The Beige Book compiled anecdotes from contacts of the 12 regional banks, including the Federal Reserve Bank of New York. It is not a hard data release.
“New York City’s rental market has been mostly steady, except at the high end, where the inventory has risen and rents have drifted down,” the Beige Book said.
There are too many luxury apartments in the city, with more developments still rising from the ground. A report from Douglas Elliman Real Estate released last month showed that new development inventory surged in the third quarter after four straight periods of declines. Inventory had been falling because developers were moving their properties from active to shadow status to avoid extended marketing periods, the company said.
But this glut has given buyers more options, and some more bargaining power to push back against prices they think are unfair. If prices continue to fall, the balance of power in the market could shift so that it becomes a buyers’ market.
“Prices have declined at the high end of the market but remained steady for more moderately priced units; bidding wars have become noticeably less prevalent,” the Beige Book said.

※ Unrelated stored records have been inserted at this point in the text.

This design comes from an exercise in tuning for small area and a short achievable clock period on the open sky130 flow, not from production work. No run shown here included a check of the RTL's function; only the layout flow was run. No run shown here takes its clock network from TritonCTS; it comes from the design's own scripts or RTL. The flow treats the clock pin as an ideal source. Dropping or thinning the clock tree relies on that and would not hold on a real chip. Power figures rest on the tool's default switching activity, not on a simulated workload.

<file path="design/flow/design.v">
`timescale 1ns / 100ps
`timescale 1ns / 100ps
`timescale 1ns / 100ps
`timescale 1ns / 100ps
`timescale 1ns / 100ps
`timescale 1ns / 100ps
`timescale 1ns / 100ps
`timescale 1ns / 100ps
`timescale 1ns / 100ps
`timescale 1ns / 100ps
`timescale 1ns / 100ps
`timescale 1ns / 100ps
module M216A_TopModule(
    input           clk_i,
    input           rst_i,
    input  [4 : 0]  width_i,
    input  [4 : 0]  height_i,
    output [7 : 0]  index_x_o,
    output [7 : 0]  index_y_o,
    output [3 : 0]  strike_o
);
    reg  [3:0] ph;             
    reg  [1:0] warm;           
    reg        live_q;         
    reg  [9:0] k_q;            
    reg  [3:0] wm1_q;          
    reg  [6:0] a_q, b_q, c_q;
    reg  [6:0] mn_q;
    reg  [6:0] sum_q;          
    reg        we_q;           
    reg        strike_q;
    reg  [3:0] id_q;
    reg  [6:0] x_q;
    reg  [6:0] y_q;
    reg        s_q;
    reg  [3:0] cnt_q;
    wire [6:0] occ [1:13];
    wire nrst   = ~rst_i;
    wire ph0    = ph[0];
    wire live_d = nrst & ph[3] & warm[1];
    wire [3:0] hi = height_i[3:0];
    wire [9:0] k_d;
    assign k_d[0] = (hi == 4'd4);
    assign k_d[1] = (hi == 4'd5);
    assign k_d[2] = (hi == 4'd6);
    assign k_d[3] = (hi == 4'd7);
    assign k_d[4] = (hi == 4'd8);
    assign k_d[5] = (hi == 4'd9);
    assign k_d[6] = (hi == 4'd10);
    assign k_d[7] = (hi == 4'd11);
    assign k_d[8] = (hi == 4'd12);
    assign k_d[9] = ~|k_d[8:0];
    wire k4  = k_q[0];
    wire k5  = k_q[1];
    wire k6  = k_q[2];
    wire k7  = k_q[3];
    wire k8  = k_q[4];
    wire k9  = k_q[5];
    wire k10 = k_q[6];
    wire k11 = k_q[7];
    wire k12 = k_q[8];
    wire k13 = k_q[9];
    wire [12:0] sel0 = {k13, 1'b0, 1'b0, k4, k12, k5, k11, k6, k10, k7, k9, 1'b0, k8};
    wire [12:0] sel1 = {1'b0, k13, 1'b0, 1'b0, k11, k4, k10, k5, k9, k6, 1'b0, k8, k7};
    wire [12:0] sel2 = {1'b0, 1'b0, k13, 1'b0, 1'b0, 1'b0, 1'b0, 1'b0, 1'b0, 1'b0, k8, k7, 1'b0};
    wire has1 = ~k12;
    wire has2 = k7 | k8 | k13;
    wire [3:0] id0 = ({4{k4}}  & 4'd10) | ({4{k5}}  & 4'd8) | ({4{k6}}  & 4'd6) |
                     ({4{k7}}  & 4'd4)  | ({4{k8}}  & 4'd1) | ({4{k9}}  & 4'd3) |
                     ({4{k10}} & 4'd5)  | ({4{k11}} & 4'd7) | ({4{k12}} & 4'd9) |
                     ({4{k13}} & 4'd13);
    wire [3:0] id1 = ({4{k4}}  & 4'd8)  | ({4{k5}}  & 4'd6) | ({4{k6}}  & 4'd4) |
                     ({4{k7}}  & 4'd1)  | ({4{k8}}  & 4'd2) | ({4{k9}}  & 4'd5) |
                     ({4{k10}} & 4'd7)  | ({4{k11}} & 4'd9) | ({4{k13}} & 4'd12);
    wire [3:0] id2 = ({4{k7}}  & 4'd2)  | ({4{k8}}  & 4'd3) | ({4{k13}} & 4'd11);
    function [6:0] ystart;
        input [3:0] id;
        begin
            ystart = ({7{id == 4'd2}}  & 7'd8)  | ({7{id == 4'd3}}  & 7'd16) |
                     ({7{id == 4'd4}}  & 7'd25) | ({7{id == 4'd5}}  & 7'd32) |
                     ({7{id == 4'd6}}  & 7'd42) | ({7{id == 4'd7}}  & 7'd48) |
                     ({7{id == 4'd8}}  & 7'd59) | ({7{id == 4'd9}}  & 7'd64) |
                     ({7{id == 4'd10}} & 7'd76) | ({7{id == 4'd11}} & 7'd80) |
                     ({7{id == 4'd12}} & 7'd96) | ({7{id == 4'd13}} & 7'd112);
        end
    endfunction
    reg  [6:0] rd0, rd1, rd2;
    integer i;
    always @(*) begin
        rd0 = 7'd0;
        rd1 = 7'd0;
        rd2 = 7'd0;
        for (i = 1; i <= 13; i = i + 1) begin
            rd0 = rd0 | (occ[i] & {7{sel0[i-1]}});
            rd1 = rd1 | (occ[i] & {7{sel1[i-1]}});
            rd2 = rd2 | (occ[i] & {7{sel2[i-1]}});
        end
    end
    function lt7;
        input [6:0] a;
        input [6:0] b;
        integer k;
        reg r;
        begin
            r = 1'b0;
            for (k = 0; k < 7; k = k + 1)
                r = (~a[k] & b[k]) | ((~a[k] | b[k]) & r);
            lt7 = r;
        end
    endfunction
    function [8:0] addm1;
        input [6:0] a;
        input [3:0] m;
        reg [6:0] b;
        reg [7:0] c0;              
        reg [7:0] c1;              
        reg t;
        integer i, j, k;
        begin
            b = {3'b000, m};
            c0 = 8'd0;
            c1 = 8'd1;
            for (i = 0; i < 7; i = i + 1) begin
                for (j = 0; j <= i; j = j + 1) begin
                    t = a[j] & b[j];
                    for (k = j + 1; k <= i; k = k + 1)
                        t = t & (a[k] | b[k]);
                    c0[i+1] = c0[i+1] | t;
                end
                t = 1'b1;
                for (k = 0; k <= i; k = k + 1)
                    t = t & (a[k] | b[k]);
                c1[i+1] = c0[i+1] | t;
            end
            addm1 = {c0[7], c1[7], (a ^ c1[6:0]) ^ b};
        end
    endfunction
    wire [8:0] sum = addm1(mn_q, wm1_q);      
    wire b_lt_a = lt7(b_q, a_q);
    wire c_lt_a = lt7(c_q, a_q);
    wire c_lt_b = lt7(c_q, b_q);
    wire pc = has2 & c_lt_a & c_lt_b;
    wire pb = has1 & b_lt_a & ~pc;
    wire strike_d = sum[8];
    wire strike = strike_q;
    wire       clr    = ~warm[1];             
    wire [6:0] nocc_r = sum_q & {7{warm[1]}};
    always @(posedge clk_i) begin
        a_q <= rd0;
        b_q <= rd1;
        c_q <= rd2;
        mn_q <= pc ? c_q : pb ? b_q : a_q;
        id_q <= pc ? id2 : pb ? id1 : id0;
        sum_q <= sum[6:0] | {7{sum[7]}};
        strike_q <= strike_d;
        we_q <= live_d & ~strike_d;
        live_q <= live_d;
        ph <= rst_i ? 4'b0001 : {ph[2:0], ph[3]};
        if (rst_i | (ph0 & ~warm[1]))
            warm <= (warm + 2'd1) & {2{nrst}};
    end
    always @(posedge clk_i) begin
        if (rst_i) begin
            k_q <= 10'd0;
            wm1_q <= 4'd0;
        end else if (ph0) begin
            k_q <= k_d;
            wm1_q <= width_i[3:0] - 4'd1;
        end
    end
    always @(posedge clk_i) begin
        if (rst_i) begin
            x_q <= 7'd0;
            y_q <= 7'd0;
            s_q <= 1'b0;
            cnt_q <= 4'd0;
        end else if (live_q) begin
            x_q <= strike ? 7'd0 : mn_q;
            y_q <= strike ? 7'd0 : ystart(id_q);
            s_q <= strike;
            if (strike) cnt_q <= cnt_q + 4'd1;
        end
    end
    genvar g;
    generate
        for (g = 1; g <= 13; g = g + 1) begin : strip
            reg [6:0] v;
            always @(posedge clk_i)
                if (clr | (we_q & (id_q == g)))
                    v <= nocc_r;
            assign occ[g] = v;
        end
    endgenerate
    assign index_x_o = {s_q, x_q};
    assign index_y_o = {s_q, y_q};
    assign strike_o  = cnt_q;
endmodule
</file>
<file path="design/flow/flow/run.sh">
#!/bin/bash
# Standard ORFS layout with these changes: sizing may change a cell's footprint,
# the port buffers are buf_2 cells, and the clock tree is the two-level tree
# that flow/cts_tree.tcl builds (see there).
set -euo pipefail
bash standard.sh synth > synth.log 2>&1
bash standard.sh MATCH_CELL_FOOTPRINT=0 \
  "BUFFER_PORTS_ARGS=-buffer_cell sky130_fd_sc_hd__buf_2" \
  "PRE_CTS_TCL=$PWD/flow/cts_tree.tcl" \
  finish > layout.log 2>&1
</file>
<file path="design/flow/flow/cts_tree.tcl">
# Hook run by ORFS's cts.tcl before clock_tree_synthesis (PRE_CTS_TCL).
# Builds a two-level clock tree instead: the registers are split into two
# halves by median x and each half into four groups by y quartiles; each
# group's clock pins are driven by a clkbuf_16 at the group's centre, and
# the four leaf buffers of a half by a clkbuf_16 at their centre, which the
# clock port drives.  clock_tree_synthesis is then replaced by a no-op; the
# rest of cts.tcl (legalisation, timing repair, writing the results) runs as
# usual.

set ::cts_tree_block [ord::get_db_block]
set ::cts_tree_master [[ord::get_db] findMaster sky130_fd_sc_hd__clkbuf_16]
set clk_net [[$::cts_tree_block findBTerm clk_i] getNet]

proc sink_xy { it } {
  set bb [[$it getInst] getBBox]
  return [list [expr {([$bb xMin] + [$bb xMax]) / 2}] [expr {([$bb yMin] + [$bb yMax]) / 2}]]
}

# split items (lists whose elements idx is a coordinate) into n parts of
# nearly equal size along that coordinate
proc split_by { items idx n } {
  set s [lsort -integer -index $idx $items]
  set len [llength $s]
  set parts {}
  for { set i 0 } { $i < $n } { incr i } {
    set a [expr {($i * $len) / $n}]
    set b [expr {(($i + 1) * $len) / $n - 1}]
    lappend parts [lrange $s $a $b]
  }
  return $parts
}

proc centre { items } {
  set sx 0
  set sy 0
  foreach s $items {
    incr sx [lindex $s 1]
    incr sy [lindex $s 2]
  }
  set n [llength $items]
  return [list [expr {$sx / $n}] [expr {$sy / $n}]]
}

proc add_buffer { name x y in_net out_name } {
  set inst [odb::dbInst_create $::cts_tree_block $::cts_tree_master $name]
  $inst setLocation $x $y
  $inst setPlacementStatus PLACED
  set net [odb::dbNet_create $::cts_tree_block $out_name]
  $net setSigType CLOCK
  [$inst findITerm A] connect $in_net
  [$inst findITerm X] connect $net
  return $net
}

set sinks {}
foreach it [$clk_net getITerms] {
  lappend sinks [concat [list $it] [sink_xy $it]]
}
puts "cts_tree: [llength $sinks] clock sinks"

set h 0
foreach half [split_by $sinks 1 2] {
  set leaves [split_by $half 2 4]
  set cs {}
  foreach grp $leaves {
    lappend cs [concat [list {}] [centre $grp]]
  }
  lassign [centre $cs] hx hy
  set hnet [add_buffer "clkbuf_tree_$h" $hx $hy $clk_net "clknet_tree_$h"]
  puts "cts_tree: clkbuf_tree_$h at ($hx, $hy)"
  set l 0
  foreach grp $leaves {
    lassign [centre $grp] cx cy
    set lnet [add_buffer "clkbuf_tree_${h}_$l" $cx $cy $hnet "clknet_tree_${h}_$l"]
    foreach s $grp {
      set it [lindex $s 0]
      $it disconnect
      $it connect $lnet
    }
    puts "cts_tree: clkbuf_tree_${h}_$l drives [llength $grp] sinks at ($cx, $cy)"
    incr l
  }
  incr h
}
$clk_net setSigType CLOCK
global_connect
set_propagated_clock [all_clocks]

rename clock_tree_synthesis cts_tree_unused_clock_tree_synthesis
proc clock_tree_synthesis { args } {
  puts "cts_tree: clock tree already built, clock_tree_synthesis skipped"
}
</file>
<file path="design/flow/standard.sh">
#!/bin/bash
# synth_recipe.tcl (not shown) runs the flow's synth.tcl, then flattens the netlist and writes it again
# the make line also repeats each setting of config.mk as NAME=value (left out here)
make -C /OpenROAD-flow-scripts/flow DESIGN_CONFIG=/design/flow/config.mk WORK_HOME=/design/flow/orfs CLKGATE_MAP_FILE= SYNTH_SCRIPT=/design/flow/synth_recipe.tcl "${@:-finish}"
</file>
<file path="design/flow/config.mk">
export PLATFORM = sky130hd
export DESIGN_NAME = M216A_TopModule
export DESIGN_NICKNAME = M216A_TopModule
export VERILOG_FILES = /design/flow/design.v
export SDC_FILE = /design/flow/constraint.sdc
export NUM_CORES = 4
export LEC_CHECK = 0
export ABC_AREA = 1
export CAP_MARGIN = 20
export CORE_MARGIN = 2
export CORE_UTILIZATION = 55
export CTS_BUF_LIST = sky130_fd_sc_hd__clkbuf_4 sky130_fd_sc_hd__clkbuf_8
export CTS_CLUSTER_SIZE = 30
export SETUP_SLACK_MARGIN = 1.7
export SLEW_MARGIN = 20
export TNS_END_PERCENT = 0
</file>
<file path="design/flow/constraint.sdc">
create_clock -name core_clock -period 3.3 [get_ports {clk_i}]
set_input_delay 0.6600 -clock core_clock [delete_from_list [all_inputs] [get_ports {clk_i}]]
set_output_delay 0.6600 -clock core_clock [all_outputs]
set_load 0.01 [all_outputs]
</file>
==> results of run 1 <==
[final timing paths]
path | from | end | cells past startpoint | slack [ns]
worst max-delay path | k_q[5]$_SDFFE_PP0P_ | a_q[0]$_DFF_P_ | 6 | 1.58
worst min-delay path | ph[2]$_SDFF_PP0_ | ph[3]$_SDFF_PP0_ | 2 | 0.41
worst max register to register | k_q[5]$_SDFFE_PP0P_ | a_q[0]$_DFF_P_ | 6 | 1.58
worst min register to register | ph[2]$_SDFF_PP0_ | ph[3]$_SDFF_PP0_ | 2 | 0.41
[cell type report]
cell class | instances | area, sq um
Timing Repair Buffer | 48 | 304.0
Buffer | 10 | 250.2
Sequential cell | 172 | 4380
Tap cell | 172 | 215.2
Multi-Input combinational cell | 480 | 2351
Inverter | 88 | 335.3
Fill cell | 1102 | 4835
[sequential cells by signal (all words and copies together) (netlist names)]
register / cells
a_q: 7
b_q: 7
c_q: 7
cnt_q: 4
id_q: 4
k_q: 10
live_q: 1
mn_q: 7
ph: 4
s_q: 1
strike_q: 1
strip.v: 91
sum_q: 7
warm: 2
we_q: 1
wm1_q: 4
x_q: 7
y_q: 7
[cells in the mapped netlist (2+ instances only)]
| cell | n |
|---|---|
| o31ai_1 | 7 |
| buf_4 | 2 |
| nor2_1 | 47 |
| inv_1 | 82 |
| or2_1 | 2 |
| a22o_1 | 13 |
| nand4_1 | 17 |
| o221ai_1 | 2 |
| o21ai_0 | 29 |
| edfxtp_1 | 93 |
| a21oi_2 | 3 |
| xor2_1 | 2 |
| dfxtp_1 | 79 |
| a221oi_1 | 14 |
| o22ai_1 | 5 |
| o21ai_1 | 2 |
| clkbuf_1 | 29 |
| a21oi_1 | 38 |
| inv_2 | 4 |
| nand3_1 | 36 |
| ha_1 | 4 |
| nor4_1 | 3 |
| a32oi_1 | 2 |
| nor3_1 | 7 |
| nand2_1 | 233 |
[routing by layer]
metal	global-route usage	wire, um	part of all wire
met1	0.3583	7997	0.47
met4	0.05497	430	0.025
met5	0	0	0
met2	0.3833	7595	0.45
met3	0.01448	972	0.057
[power breakdown]
group          total (W)  internal (W)  leakage, nW  switching, W
sequential       0.00315       0.00286         1.64      0.000291
combinational    0.00108      0.000330         1.53      0.000750
clock            0.00116      0.000545        0.123      0.000614
total            0.00539       0.00374         3.30       0.00166
[per-stage QoR]
step | instances | instance area [sq um] | setup slack, ns
2_1_floorplan | 773 | 7174 | 1.651
5_1_grt | 970 | 7836 | 1.484
4_1_cts | 963 | 7745 | 1.495
3_5_place_dp | 953 | 7483 | 1.362
3_3_place_gp | 953 | 7483 | 1.403
6_report | 970 | 7836 | 1.578
[worst max-delay path: cells and delay by family, from the launching register on]
kind            cells  cell delay (ns)
compound gates      2             0.41
simple gates        4             0.55
flops               1             0.63
[cell families after synthesis]
logic type	count (synthesis)	share of synthesized area
fa+ha+maj	4	0.006981
xor+xnor	3	0.003666
buf+inv	122	0.06789
compound gates	120	0.1066
flops	172	0.6101
simple gates	352	0.2047
[what timing repair did]
| item | in CTS | in global routing |
|---|---|---|
| hold buffers | 0 | 0 |
| setup endpoints to repair | 86 | 208 |
| setup buffers | 0 | 6 |
| resized for setup | 2 | 9 |
| hold endpoints to repair | 0 | 0 |
| gates cloned | 0 | 1 |
| pin swaps | 0 | 1 |
==> impl_metrics.toml, run 1 <==
[power_and_ir_drop]
p_per_area_mw_per_mm2 = 688.4
total_power_w = 0.005395
p_leak_nw = 3.297
max-vdd-ir-drop_mv = 0.3503

[setup_path]
cp.arrival_ns = 1.92
critical_path_class = "reg -> reg"
cp_slowest_cell = "dfxtp_1"
worstPathRequired_ns = 3.50
cp_max_fo = 19
max_stage_delay_ns = 0.63
startpoint_type = "register"
path_cells = "nand2_1, nand4_1, a221oi_1, nand3_1, a21oi_1, nand2_1"
worst_setup_path_end_kind = "register"
crit_path_frequent_cell = "nand2_1"

[logic_synthesis]
synth_area_leaders = "edfxtp_1 (39%), dfxtp_1 (22%), nand2_1 (12%)"
netlist_area_sq_mm = 0.007169
syn-num-nets = 789
synthCells = 773
synth-edff-count = 93
synth_top_area_frac = 0.3895
ys_types = 43
syn_area_per_cell_sq_um = 9.275
ys_seq_area_frac = 0.6101
synthFlopType = "edfxtp_1"
synth_top_cell_by_area = "edfxtp_1"
yosysWarnings = 1
synth-seq-cells = 172
async_flop_share = 0

[sta]
layout_min_cycle_time_ns = 1.722
period_share = 0.5218
rsz0062_at_grt = "true"
relSlewSlack = 0.3729
drv_slew = 0
worst_slew_pin_slew_ns = 0.9394
setup_viol = 0
final.setup.tns_ns = 0
hold_ws_ns = 0.4118
clock-skew-final_ns = 0.01414
clock.fmax_mhz = 580.7
hold_viol = 0

[placement]
gp_congestion = 0.8667
dp_hpwl_um = 11480
portBuffers = 29

[layout]
fin_nets = 816
antenna_cells = 0
final_common_cell = "nand2_1"
fin_util = 0.6184
final_cell_mix = "nand2_1 (232), edfxtp_1 (93), inv_1 (82), dfxtp_1 (74), nor2_1 (46)"
drive_above_1_share = 0.1028
area_delta_synth_final_pct = 9.302

[drt]
wl_um = 17000
vias = 5434
wire_per_inst_um = 17.52
drt_iter0_markers = 448
remaining_drc_errors = 0
firstDrtPassIters = 5
viasPerCell = 5.602
ant_nets = 0

[grt]
grt_max_degree = 34
antenna_found_initial = 0
grt_pass1_wl_um = 26670
track_usage = 0.2386
overflow = 0
grt_pass1_vias = 5187

[floorplan]
design.die.area_sq_mm = 0.01396
row_count = 41
die_w_um = 118.2
die_h_um = 118.2
design.core.area_sq_mm = 0.01267
io_pins = 32
start_util = 0.5658

[job]
drv_cap = 0

[clocking]
clkTransAtPathRegs_ns = 0.09
worstSkewPairLatency_ns = 0.31

[worst_hold_path]
hold_path_class = "reg -> reg"

[status]
status = "finished clean"
==> run 2, diff against run 1 <==
--- a/design/flow/design.v
+++ b/design/flow/design.v
@@ -101,8 +101,12 @@
         input [6:0] b;
-        integer k;
-        reg r;
+        integer j, k;
+        reg r, t;
         begin
             r = 1'b0;
-            for (k = 0; k < 7; k = k + 1)
-                r = (~a[k] & b[k]) | ((~a[k] | b[k]) & r);
+            for (k = 0; k < 7; k = k + 1) begin
+                t = ~a[k] & b[k];
+                for (j = k + 1; j < 7; j = j + 1)
+                    t = t & (~a[j] | b[j]);
+                r = r | t;
+            end
             lt7 = r;
==> impl_metrics.toml, run 2 <==
[logic_synthesis]
synth-edff-count = 93
synth_top_cell_by_area = "edfxtp_1"
yosysWarnings = 1
syn_area_per_cell_sq_um = 9.322
synthFlopType = "edfxtp_1"
netlist_area_sq_mm = 0.007178
yosysMostFrequentCell = "nand2_1"
ys_types = 36
syn-num-nets = 786
ys_seq_area_frac = 0.6094
async_flop_share = 0
synth_area_leaders = "edfxtp_1 (39%), dfxtp_1 (22%), nand2_1 (13%)"
synth_top_area_frac = 0.3891
synth-seq-cells = 172
synth_common_cells = "nand2_1 (240), edfxtp_1 (93), dfxtp_1 (79), inv_1 (77), nor2_1 (48)"
synthCells = 770

[sta]
period_share = 0.5237
drv_slew = 0
final.setup.tns_ns = 0
clock.fmax_mhz = 578.6
setup_viol = 0
hold_ws_ns = 0.4095
worst_slew_pin_slew_ns = 0.7264
relSlewSlack = 0.5151
worst_slack_ns = 1.572
clock-skew-final_ns = 0.01085
rsz0062_at_grt = "true"
hold_viol = 0
layout_min_cycle_time_ns = 1.728

[drt]
wl_met2_um = 7502
route.met3.wl_um = 1208
viasPerCell = 5.666
vias = 5468
wire_per_inst_um = 17.19
wl_um = 16590
firstDrtPassIters = 6
ant_nets = 0
wl_met1_um = 7570
remaining_drc_errors = 0
highest_layer = "met4"
drt_iter0_markers = 495

[setup_path]
cp_slowest_cell = "dfxtp_1"
startpoint_type = "register"
cp_num_buf_inv = 1
critical_path_class = "reg -> reg"
cp_max_fo = 16
worstPathRequired_ns = 3.30
path_cells = "clkinvlp_4, o21ai_0"
worst_setup_path_end_kind = "register"
crit_family = "flip-flops"
cp.arrival_ns = 1.72
max_stage_delay_ns = 0.70

[floorplan]
die_w_um = 118.2
row_count = 41
die_h_um = 118.2
start_util = 0.5665
design.core.area_sq_mm = 0.01267
design.die.area_sq_mm = 0.01398
io_pins = 32

[worst_hold_path]
hold_path_class = "reg -> reg"

[grt]
antenna_found_initial = 0
grt_max_degree = 32
grt_pass1_wl_um = 26540
overflow = 0
grt_pass1_vias = 5051
track_usage = 0.2340

[clocking]
worstSkewPairLatency_ns = 0.31
cts_hold_buffers = 0
clkTransAtPathRegs_ns = 0.09

[power_and_ir_drop]
total_power_w = 0.005013
p_leak_nw = 3.278
max-vdd-ir-drop_mv = 0.3171
p_per_area_mw_per_mm2 = 643.4

[placement]
gp_congestion = 0.8797
post-place-cells = 954
portBuffers = 29
pre_cts_slack_ns = 1.366
dp_hpwl_um = 11980

[layout]
antenna_cells = 0
top_regs = "strip.v (91), k_q (10)"
final_common_cell = "nand2_1"
area_delta_synth_final_pct = 8.541
final-seq-area_sq_mm = 0.004375
drive_above_1_share = 0.08827
final_cell_mix = "nand2_1 (240), edfxtp_1 (93), dfxtp_1 (78), inv_1 (77), nor2_1 (47)"
multi_input_area_sq_mm = 0.002382
fin_cells = 965
largest_register_ffs = 91
fin_nets = 811
fillers = 1090
largest-register = "strip.v"

[job]
drv_cap = 0

[status]
status = "finished clean"
[run 2: changes by cell type after synthesis, sizes merged, moves of 4 or more]
cell / before / now
clkbuf: 29 / 19
nand2: 235 / 245
inv: 87 / 79
a221oi: 14 / 21
buf: 5 / 12
o21ai: 32 / 25
a21oi: 41 / 36
nand3: 38 / 42
[run 2: kinds of logic (layout without fill, tap and decap cells)]
kind of cell / after synthesis / after routing / synth area share
flops: 172 / 172 / 0.6094
buf+inv: 111 / 134 / 0.06205
xor+xnor: 3 / 3 / 0.003661
compound gates: 114 / 114 / 0.1051
simple gates: 366 / 366 / 0.2128
fa+ha+maj: 4 / 4 / 0.006973
[run 2: layout make-up]
cell class,count,share of cell area
Inverter,80,0.03902
Timing Repair Buffer,44,0.03388
Sequential cell,172,0.5616
Multi-Input combinational cell,487,0.3058
Tap cell,172,0.02762
Buffer,10,0.03212
[run 2: power by group]
| group | switching, W | internal [W] | total, W |
|---|---|---|---|
| clock network | 0.000607 | 0.000545 | 0.00115 |
| logic | 0.000590 | 0.000254 | 0.000845 |
| registers | 0.000266 | 0.00275 | 0.00302 |
| total | 0.00146 | 0.00355 | 0.00501 |
[run 2: stage by stage]
stage,util,area (sq um)
3_3_place_gp,0.5922,7503
5_1_grt,0.6149,7791
6_report,0.6149,7791
2_1_floorplan,-,7183
4_1_cts,0.6122,7757
3_5_place_dp,0.5922,7503
[run 2: worst min-delay path: cells and delay by family (launching register included)]
kind	cells	cell delay (ns)
buf+inv	1	0.04
simple gates	1	0.03
flops	1	0.31
[run 2: timing repair]
item | CTS | global route
buffers inserted | 0 | 1
gates resized for setup | 2 | 3
gates cloned | 0 | 0
setup endpoints to repair | 66 | 219
[run 2: layer usage]
| metal | GRT usage | up-vias |
|---|---|---|
| met4 | 0.04443 | 0 |
| met1 | 0.3575 | 2576 |
| li1 | - | 2651 |
| met3 | 0.01979 | 26 |
| met5 | 0 | - |
| met2 | 0.3685 | 215 |
[run 2: final timing paths]
kind / startpoint / end / slack (ns) / cells after the start
worst max-delay path: ph[0]$_SDFF_PP1_ / warm[1]$_DFFE_PP_ / 1.57 / 2
worst min-delay path: ph[1]$_SDFF_PP0_ / ph[2]$_SDFF_PP0_ / 0.41 / 2
worst max register to register: ph[0]$_SDFF_PP1_ / warm[1]$_DFFE_PP_ / 1.57 / 2
worst min register to register: ph[1]$_SDFF_PP0_ / ph[2]$_SDFF_PP0_ / 0.41 / 2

“Landlord concessions have grown increasingly prevalent, especially in Manhattan and Brooklyn,” the Beige Book also said. Concessions include things like a month of free rent and high-end appliances, and are part of landlords’ efforts to make renters more willing to pay their asking prices.
The Fed noted that rental vacancy rates in northern New Jersey and upstate New York remained near multi-year lows, while rents rose by about 4% year-on-year.
On the commercial real-estate side, the Fed noted an increase in office availability. Cushman & Wakefield’s third-quarter report on Manhattan real estate released in late-October showed that vacancies rose in every submarket that the firm tracks. Notably, there was a record amount of empty retail space along the high-end strip of Fifth Avenue, as fewer companies chose to pay a premium for that location.